А между тем дни шли за днями, и Андрей Иванович, наблюдавший зорко за нравственным состоянием арестанта, систематически располагал свои допросы. В половине мая он допытывался с новыми вариациями, с какой целью в предисловии генерального проекта, в статье об истории великих государей российских, Иоанн Грозный назван тираном и не упоминались в числе государей Фёдор Алексеевич, Екатерина I и Пётр II? К кому были найденные в бумагах анонимные письма? О чём были разговоры с фрейлиною Анны Леопольдовны? Давал ли неодобрительные отзывы о герцоге курляндском и что разумел он, сравнивая императрицу Анну Ивановну с неаполитанскою королевою Иоанною? В допросах обращались к Волынскому как к клятвопреступнику.
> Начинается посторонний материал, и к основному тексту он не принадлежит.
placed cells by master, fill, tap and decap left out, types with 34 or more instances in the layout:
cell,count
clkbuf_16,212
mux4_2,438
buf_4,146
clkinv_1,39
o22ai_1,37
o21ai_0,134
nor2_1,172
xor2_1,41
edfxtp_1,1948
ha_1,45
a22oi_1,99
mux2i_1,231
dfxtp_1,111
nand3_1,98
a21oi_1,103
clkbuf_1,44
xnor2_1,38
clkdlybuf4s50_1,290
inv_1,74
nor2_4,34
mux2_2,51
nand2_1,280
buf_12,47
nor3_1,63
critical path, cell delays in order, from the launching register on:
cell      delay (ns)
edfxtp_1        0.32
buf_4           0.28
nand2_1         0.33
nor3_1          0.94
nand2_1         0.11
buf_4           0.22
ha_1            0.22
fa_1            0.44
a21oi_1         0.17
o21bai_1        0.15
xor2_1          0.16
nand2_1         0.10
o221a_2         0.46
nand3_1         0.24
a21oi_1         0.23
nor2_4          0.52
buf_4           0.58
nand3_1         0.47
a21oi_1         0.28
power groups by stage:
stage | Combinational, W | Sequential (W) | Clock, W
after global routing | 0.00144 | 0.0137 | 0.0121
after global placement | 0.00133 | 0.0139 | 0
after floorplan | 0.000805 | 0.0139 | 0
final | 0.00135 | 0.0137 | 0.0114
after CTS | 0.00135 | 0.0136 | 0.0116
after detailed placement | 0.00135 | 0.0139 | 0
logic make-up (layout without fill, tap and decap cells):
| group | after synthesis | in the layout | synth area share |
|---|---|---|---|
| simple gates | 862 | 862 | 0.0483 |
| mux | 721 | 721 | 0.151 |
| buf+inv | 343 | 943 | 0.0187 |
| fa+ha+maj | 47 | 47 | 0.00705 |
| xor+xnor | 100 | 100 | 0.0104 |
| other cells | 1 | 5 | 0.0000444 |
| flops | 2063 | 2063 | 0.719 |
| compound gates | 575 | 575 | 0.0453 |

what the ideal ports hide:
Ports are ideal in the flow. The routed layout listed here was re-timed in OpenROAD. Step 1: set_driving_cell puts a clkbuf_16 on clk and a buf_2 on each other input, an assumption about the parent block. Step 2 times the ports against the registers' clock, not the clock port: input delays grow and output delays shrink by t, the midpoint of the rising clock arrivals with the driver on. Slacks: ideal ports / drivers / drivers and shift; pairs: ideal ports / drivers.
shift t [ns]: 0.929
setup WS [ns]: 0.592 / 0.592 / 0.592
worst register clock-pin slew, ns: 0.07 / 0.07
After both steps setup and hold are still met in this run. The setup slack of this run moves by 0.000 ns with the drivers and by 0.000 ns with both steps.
What follows belongs to an exercise in optimizing a design on an open flow for small area and a short achievable clock period; a production flow would make more cautious choices.
In this exercise RTL edits were held to simulation tests only and were not proved equivalent to the original.

Setup of the reference run:
Design fft_butterfly_r2, start of the top module:
module fft_butterfly_r2 (
    input  wire        clk,
    input  wire        rst,
    input  wire        in_valid,
    input  wire        inverse,
    input  wire [31:0] a_re,
    input  wire [31:0] a_im,
    input  wire [31:0] b_re,
    input  wire [31:0] b_im,
    input  wire [31:0] w_re,
    input  wire [31:0] w_im,
    output reg         out_valid,
    output reg  [31:0] x0_re,
    output reg  [31:0] x0_im,
    output reg  [31:0] x1_re,
    output reg  [31:0] x1_im
);
Size in the first run: roughly 330 I/O pins.
export LEC_CHECK = 0
export CAP_MARGIN = 10
export CORE_MARGIN = 2
export CORE_UTILIZATION = 60
export SETUP_SLACK_MARGIN = 2
export SLEW_MARGIN = 10
export SYNTH_HIERARCHICAL = 1
create_clock -name core_clock -period 80.0 [get_ports {clk}]
standard.sh (not shown) runs the stock make flow with config.mk's settings and CLKGATE_MAP_FILE= SYNTH_SCRIPT=/design/flow/synth_recipe.tcl, a recipe that flattens the netlist after the stock synthesis.
==> flow/flow/run.sh <==
#!/bin/bash
# Layout flow: the standard synthesis, then the standard layout
# steps (floorplan, place, cts, route, finish) with these settings changed:
#  - ports are buffered with buf_1 cells (repair upsizes them where the
#    timing needs it) instead of the resizer's default choice, a slow
#    delay cell;
#  - the clock tree clusters at most 15 flip-flops within 50 um under each
#    leaf buffer (clkbuf_8), and adds no dummy loads.
# Each step's full output goes to a log file of its own in this folder.
set -euo pipefail
SETUP_MARGIN=62.3
KNOBS=("SETUP_SLACK_MARGIN=$SETUP_MARGIN"
       "BUFFER_PORTS_ARGS=-buffer_cell sky130_fd_sc_hd__buf_1"
       "CTS_ARGS=-sink_clustering_enable -repair_clock_nets -sink_clustering_size 15 -sink_clustering_max_diameter 50 -sink_clustering_buffer sky130_fd_sc_hd__clkbuf_8 -dont_use_dummy_load")
bash standard.sh synth > synth.log 2>&1
bash standard.sh "${KNOBS[@]}" floorplan > floorplan.log 2>&1
bash standard.sh "${KNOBS[@]}" place > place.log 2>&1
bash standard.sh "${KNOBS[@]}" cts > cts.log 2>&1
bash standard.sh "${KNOBS[@]}" finish > finish.log 2>&1
The reference run completed end to end with timing, DRC and antenna clean.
На эти вопросы Артемий Петрович отвечал, что Иоанна розного тираном не называл, а о Фёдоре Алексеевиче, Екатерине I и Петре II не упоминал ради сокращения, без всякого злого умысла, что были ли писаны анонимные письма к кому-нибудь – не помнит; что разговоры с фрейлиною принцессы Анны Леопольдовны, с Варварою Дмитриевною, касались партикулярных дел, именно определения её родственника; что герцога курляндского считал опасным для государства, о чём не раз разговаривал с товарищем своим князем Алексеем Михайловичем Черкасским и с графом Платоном Мусиным-Пушкиным, и что, по предерзости своей, действительно, сравнивал императрицу Анну Ивановну с королевою Иоанною – в чём и винился.
Но Андрей Иванович не унимался и снова через несколько дней спрашивал: с каким намерением Артемий Петрович называл Иоанна Грозного тираном и при этом добавил некоторые новые вопросы о том, какие разговоры были у обвиняемого с конфидентами, в особенности с Еропкиным, о цесаревне Елизавете Петровне и голштинском принце; с каким намерением составил найденную в бумагах Артемия Петровича родословную дома Романовых; с каким намерением говорил с графом Головкиным о престолонаследии после Анны Ивановны; зачем старался распространить сведения о своей родословной и, наконец, имел ли намерение сделаться, посредством возмущения, русским государем?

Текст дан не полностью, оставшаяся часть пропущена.